Wiele okoliczności wpłynęło na moją nieobecność- choć przyznaję się bez bicia, że całą winę za taką , a nie inną sytucję ponoszę ja we własnej osobie - bo albo czasu nie było albo natchnienia- aczkolwiek pare innych okoliczności również "pomogło" mi w zniknięciu z blogosfery.
Pewnego pięknego lutowego dnia normalnie zaniemogłam (tak, tak...nawet takiemu Robocopowi jak ja zdarza się niedyspozycja), a innego pięknego- już marcowego- dnia zaniemógł (a w zasadzie wyzionął ducha) mój wysłużony laptop.
Od dawna już miałam z nim problemy: zawieszał się, sam wyłączał, obraz znikał aż w końcu poprostu zgasł i już nie odpalił :-(
Małżonek mój grzecznościowo ;-) wypożyczał mi swój komputer od czasu do czasu, ale jako, że nałogowym interentowcem jest- czas był ściśle limitowany ;-)
W końcu dokanaliśmy zakupu i od kilku dni mogę cieszyć się nowym komputerem :-))) (jak na razie próbuję go okiełznać, choć drań specjalnie się nie daje- wciąż coś szwankuje: a to internet zanika, a to media player nie odpala, a to Skype się zawiesza....wrrrrr)

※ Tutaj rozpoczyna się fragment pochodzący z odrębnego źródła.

[src/rtl/tbase_pkg.sv]
package tbase_pkg;
  localparam int unsigned CTL_EN   = 0;
  localparam int unsigned CTL_DIR  = 1;
  localparam int unsigned CTL_MLO  = 2;
  localparam int unsigned CTL_PBUF = 4;

  typedef enum logic [1:0] {
    SEL_CTRL = 2'd0,
    SEL_PER  = 2'd1,
    SEL_DIV  = 2'd2,
    SEL_CMP  = 2'd3
  } regsel_e;

  typedef enum logic [1:0] {
    MODE_EDGE  = 2'b00,
    MODE_CDN   = 2'b01,
    MODE_CUP   = 2'b10,
    MODE_CBOTH = 2'b11
  } cmode_e;
endpackage

[src/rtl/tbase_prescaler.sv]
module tbase_prescaler #(
  parameter int unsigned DW = 16
) (
  input  logic          clk,
  input  logic          rst_n,
  input  logic          en_i,
  input  logic [DW-1:0] div_i,
  output logic          tick_o
);
  logic [DW-1:0] pcnt_q, pcnt_d;
  logic          pcnt_upd;

  assign tick_o   = en_i && (pcnt_q >= div_i);
  assign pcnt_upd = en_i || (pcnt_q != '0);

  always_comb begin
    if (!en_i)       pcnt_d = '0;
    else if (tick_o) pcnt_d = '0;
    else             pcnt_d = pcnt_q + 1'b1;
  end

  always_ff @(posedge clk or negedge rst_n) begin
    if (!rst_n)        pcnt_q <= '0;
    else if (pcnt_upd) pcnt_q <= pcnt_d;
  end

  AST_PRE_IDLE_ZERO: assert property (@(posedge clk) disable iff (!rst_n)
    !en_i |=> (pcnt_q == '0));
endmodule

[src/rtl/tbase_counter.sv]
module tbase_counter
  import tbase_pkg::*;
#(
  parameter int unsigned CW = 16
) (
  input  logic          clk,
  input  logic          rst_n,
  input  logic          tick_i,
  input  cmode_e        mode_i,
  input  logic          pbuf_i,
  input  logic          per_wr_i,
  input  logic          ctl_wr_i,
  input  logic          ctl_dir_i,
  input  cmode_e        ctl_mode_i,
  input  logic [CW-1:0] wdata_i,
  output logic [CW-1:0] cnt_o,
  output logic          dir_o,
  output logic          evt_now_o,
  output logic          ovf_o,
  output logic          unf_o
);
  logic [CW-1:0] cnt_q, cnt_d;
  logic [CW-1:0] per_act_q, per_act_d, per_pend_q;
  logic          dir_q, dir_d, dir_nx;
  logic          ovf_c, unf_c, ovf_q, unf_q;
  logic          per_act_upd;

  // next count, direction and wrap events for one tick
  always_comb begin
    cnt_d = cnt_q;
    dir_d = dir_q;
    ovf_c = 1'b0;
    unf_c = 1'b0;
    if (mode_i == MODE_EDGE) begin
      if (!dir_q) begin
        if (cnt_q >= per_act_q) begin
          cnt_d = '0;
          ovf_c = 1'b1;
        end else begin
          cnt_d = cnt_q + 1'b1;
        end
      end else begin
        if (cnt_q == '0) begin
          cnt_d = per_act_q;
          unf_c = 1'b1;
        end else begin
          cnt_d = cnt_q - 1'b1;
        end
      end
    end else if (per_act_q != '0) begin
      if (!dir_q) begin
        if (cnt_q >= per_act_q - 1'b1) begin
          cnt_d = per_act_q;
          dir_d = 1'b1;
          ovf_c = 1'b1;
        end else begin
          cnt_d = cnt_q + 1'b1;
        end
      end else begin
        if (cnt_q <= {{(CW-1){1'b0}}, 1'b1}) begin
          cnt_d = '0;
          dir_d = 1'b0;
          unf_c = 1'b1;
        end else begin
          cnt_d = cnt_q - 1'b1;
        end
      end
    end else begin
      cnt_d = '0;
    end
  end

  assign evt_now_o = tick_i && (ovf_c || unf_c);

  // direction: software loads it only in edge mode
  always_comb begin
    if (ctl_wr_i && (ctl_mode_i == MODE_EDGE)) dir_nx = ctl_dir_i;
    else if (tick_i)                           dir_nx = dir_d;
    else                                       dir_nx = dir_q;
  end

  // live period: direct write or shadow transfer at a wrap
  assign per_act_upd = (per_wr_i && !pbuf_i) || (evt_now_o && pbuf_i);
  assign per_act_d   = (per_wr_i && !pbuf_i) ? wdata_i : per_pend_q;

  always_ff @(posedge clk or negedge rst_n) begin
    if (!rst_n) begin
      cnt_q      <= '0;
      dir_q      <= 1'b0;
      ovf_q      <= 1'b0;
      unf_q      <= 1'b0;
      per_act_q  <= '1;
      per_pend_q <= '1;
    end else begin
      if (tick_i)      cnt_q      <= cnt_d;
      dir_q <= dir_nx;
      ovf_q <= tick_i && ovf_c;
      unf_q <= tick_i && unf_c;
      if (per_wr_i)    per_pend_q <= wdata_i;
      if (per_act_upd) per_act_q  <= per_act_d;
    end
  end

  assign cnt_o = cnt_q;
  assign dir_o = dir_q;
  assign ovf_o = ovf_q;
  assign unf_o = unf_q;

  AST_CTR_HOLD: assert property (@(posedge clk) disable iff (!rst_n)
    !tick_i |=> $stable(cnt_q));
  AST_UP_WRAP: assert property (@(posedge clk) disable iff (!rst_n)
    (tick_i && mode_i == MODE_EDGE && !dir_q && cnt_q >= per_act_q) |=> (cnt_q == '0 && ovf_q));
  AST_DOWN_RELOAD: assert property (@(posedge clk) disable iff (!rst_n)
    (tick_i && mode_i == MODE_EDGE && dir_q && cnt_q == '0) |=> (unf_q && cnt_q == $past(per_act_q)));
  AST_CTR_TOP_TURN: assert property (@(posedge clk) disable iff (!rst_n)
    (tick_i && !ctl_wr_i && mode_i != MODE_EDGE && !dir_q && per_act_q != '0 && cnt_q == per_act_q - 1'b1)
      |=> (dir_q && ovf_q));
  AST_CTR_BOT_TURN: assert property (@(posedge clk) disable iff (!rst_n)
    (tick_i && !ctl_wr_i && mode_i != MODE_EDGE && dir_q && per_act_q != '0 && cnt_q == 1)
      |=> (!dir_q && unf_q && cnt_q == '0));
  AST_PULSE_EXCL: assert property (@(posedge clk) disable iff (!rst_n)
    !(ovf_q && unf_q));
endmodule
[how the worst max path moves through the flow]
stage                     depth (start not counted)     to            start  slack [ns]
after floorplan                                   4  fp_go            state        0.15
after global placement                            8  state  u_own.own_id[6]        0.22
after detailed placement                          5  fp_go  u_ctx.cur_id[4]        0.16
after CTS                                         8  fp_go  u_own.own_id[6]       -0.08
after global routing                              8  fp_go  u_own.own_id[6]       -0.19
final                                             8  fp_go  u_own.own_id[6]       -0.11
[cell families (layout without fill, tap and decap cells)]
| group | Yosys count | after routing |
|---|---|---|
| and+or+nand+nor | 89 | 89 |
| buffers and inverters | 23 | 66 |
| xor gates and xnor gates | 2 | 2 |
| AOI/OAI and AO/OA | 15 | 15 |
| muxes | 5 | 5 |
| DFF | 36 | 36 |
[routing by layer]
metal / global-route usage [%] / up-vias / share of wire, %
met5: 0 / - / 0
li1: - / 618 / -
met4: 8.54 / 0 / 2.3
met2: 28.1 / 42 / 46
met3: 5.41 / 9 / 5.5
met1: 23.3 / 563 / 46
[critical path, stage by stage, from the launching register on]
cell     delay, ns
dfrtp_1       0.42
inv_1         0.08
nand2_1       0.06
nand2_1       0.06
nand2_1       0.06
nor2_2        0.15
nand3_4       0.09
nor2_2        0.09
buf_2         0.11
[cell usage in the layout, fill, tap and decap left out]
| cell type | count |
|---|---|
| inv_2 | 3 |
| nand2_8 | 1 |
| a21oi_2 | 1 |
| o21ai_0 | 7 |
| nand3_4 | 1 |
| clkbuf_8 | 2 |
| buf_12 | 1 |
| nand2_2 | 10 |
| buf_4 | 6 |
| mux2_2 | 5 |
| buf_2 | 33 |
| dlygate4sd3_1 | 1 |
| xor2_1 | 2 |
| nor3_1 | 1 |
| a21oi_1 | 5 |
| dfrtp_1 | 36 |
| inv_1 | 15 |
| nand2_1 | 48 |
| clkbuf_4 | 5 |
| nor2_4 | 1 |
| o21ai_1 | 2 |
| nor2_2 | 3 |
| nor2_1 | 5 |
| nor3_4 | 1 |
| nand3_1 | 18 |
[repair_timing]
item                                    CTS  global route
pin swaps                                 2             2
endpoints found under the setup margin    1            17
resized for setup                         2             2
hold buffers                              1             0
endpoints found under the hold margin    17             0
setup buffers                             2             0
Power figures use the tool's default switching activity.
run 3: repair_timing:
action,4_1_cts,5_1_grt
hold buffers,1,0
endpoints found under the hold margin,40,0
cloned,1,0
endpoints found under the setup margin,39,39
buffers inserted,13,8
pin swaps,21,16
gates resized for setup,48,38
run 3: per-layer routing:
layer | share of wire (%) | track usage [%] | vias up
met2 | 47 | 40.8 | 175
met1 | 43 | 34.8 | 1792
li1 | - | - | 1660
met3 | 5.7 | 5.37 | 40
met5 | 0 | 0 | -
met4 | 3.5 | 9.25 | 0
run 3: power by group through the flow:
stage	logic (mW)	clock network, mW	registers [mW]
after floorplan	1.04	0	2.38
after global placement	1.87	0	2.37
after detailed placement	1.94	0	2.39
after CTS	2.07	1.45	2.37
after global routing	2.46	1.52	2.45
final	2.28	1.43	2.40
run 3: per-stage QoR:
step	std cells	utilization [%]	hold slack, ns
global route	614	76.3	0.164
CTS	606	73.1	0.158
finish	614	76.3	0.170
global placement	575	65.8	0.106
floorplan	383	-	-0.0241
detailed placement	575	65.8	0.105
--- src/rtl/sdcf_sinc.sv ---
module sdcf_sinc import sdcf_pkg::*; #(
  parameter int ACC_W = 16,
  parameter int OSR_W = 5
) (
  input  logic             clk,
  input  logic             rst_n,
  input  logic             enable_i,
  input  logic             bit_stb_i,
  input  logic             bit_val_i,
  input  logic [1:0]       order_i,
  input  logic [OSR_W-1:0] osr_m1_i,
  output logic [ACC_W-1:0] sample_o,
  output logic             vld_o
);
  localparam int NST = MAX_STAGES;

  logic [NST-1:0][ACC_W-1:0] integ_q, integ_d, integ_nx;
  logic [NST-1:0][ACC_W-1:0] comb_q, comb_d, comb_nx, diff;
  logic [OSR_W-1:0]          dec_q, dec_d;
  logic [1:0]                settle_q, settle_d;
  logic [ACC_W-1:0]          sample_q, sample_d;
  logic                      vld_q, vld_d;
  logic [ACC_W-1:0]          cin;
  logic [1:0]                last_st;
  logic [1:0]                skip;
  logic [ACC_W-1:0]          acc_i;
  logic [ACC_W-1:0]          acc_c;

  // integrator cascade, each stage fed by the updated value of the one before
  always_comb begin
    acc_i = {{(ACC_W-1){1'b0}}, bit_val_i};
    for (int s = 0; s < NST; s++) begin
      integ_nx[s] = integ_q[s] + acc_i;
      acc_i       = integ_nx[s];
    end
  end

  // order decode: tap point, output stage and number of discarded decimations
  always_comb begin
    case (ord_t'(order_i))
      ORD_SINC1: begin cin = integ_nx[0]; last_st = 2'd0; skip = 2'd0; end
      ORD_SINC2: begin cin = integ_nx[1]; last_st = 2'd1; skip = 2'd1; end
      ORD_FAST2: begin cin = integ_nx[1]; last_st = 2'd1; skip = 2'd0; end
      ORD_SINC3: begin cin = integ_nx[2]; last_st = 2'd2; skip = 2'd2; end
    endcase
  end

  // comb cascade at the decimated rate
  always_comb begin
    acc_c = cin;
    for (int s = 0; s < NST; s++) begin
      diff[s]    = acc_c - comb_q[s];
      comb_nx[s] = acc_c;
      acc_c      = diff[s];
    end
  end

  always_comb begin
    integ_d  = integ_q;
    comb_d   = comb_q;
    dec_d    = dec_q;
    settle_d = settle_q;
    sample_d = sample_q;
    vld_d    = 1'b0;
    if (!enable_i) begin
      integ_d  = '0;
      comb_d   = '0;
      dec_d    = '0;
      settle_d = '0;
      sample_d = '0;
    end else if (bit_stb_i) begin
      integ_d = integ_nx;
      if (dec_q == osr_m1_i) begin
        dec_d  = '0;
        comb_d = comb_nx;
        if (settle_q >= skip) begin
          sample_d = diff[last_st];
          vld_d    = 1'b1;
        end else begin
          settle_d = settle_q + 2'd1;
        end
      end else begin
        dec_d = dec_q + 1'b1;
      end
    end
  end

  always_ff @(posedge clk or negedge rst_n) begin
    if (!rst_n) begin
      integ_q  <= '0;
      comb_q   <= '0;
      dec_q    <= '0;
      settle_q <= '0;
      sample_q <= '0;
      vld_q    <= 1'b0;
    end else begin
      integ_q  <= integ_d;
      comb_q   <= comb_d;
      dec_q    <= dec_d;
      settle_q <= settle_d;
      sample_q <= sample_d;
      vld_q    <= vld_d;
    end
  end

  assign sample_o = sample_q;
  assign vld_o    = vld_q;


  no_strobe_when_off_chk: assert property (@(posedge clk) disable iff (!rst_n)
    !enable_i |=> !vld_o);


  strobe_single_cycle_chk: assert property (@(posedge clk) disable iff (!rst_n)
    vld_o |=> !vld_o);
endmodule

A w czasie mojej nieobecności świętowaliśmy i Dzień Kobiet i irlandzki Dzień Matki i Dzień Świętego Patryka, przeżyliśmy zaćmienie słońca, przesilenie wiosenne oraz kilka wydarzeń w naszym prywatnym życiu godnych wspomnienia :-)
I o wszystkim tym chciałabym Wam napisać- rzecz jasna w skrócie- w dzisiejszym poście. Wiem, wiem...zmarnowałam tyle tematów. Możnaby napisać pięć osobnych postów z informacji zawartych w tym jednym... Zawaliłam...:-/

Jeszcze w lutym miałam problem zdrowotne w postaci okropnych bólów głowy. Ja, która rzadko kiedy uskarżam się na jakiekolwiek dolegliwości- zaniemogłam totalnie. Ból był wiercąco- świdrując- ciągnący, umiejscowiony w prawej części głowy i po zażyciu dwóch tabletek przeciwbólowych tylko odrobinę zmniejszał swą więrcąco- świdrująco- ciągnącą moc. Zdarzało mi się pożreć 8 lub 10 tabletek na dobę. Nawet w nocy ból mnie wybudzał... Nie ukrywam, że się nieco przestraszyłam...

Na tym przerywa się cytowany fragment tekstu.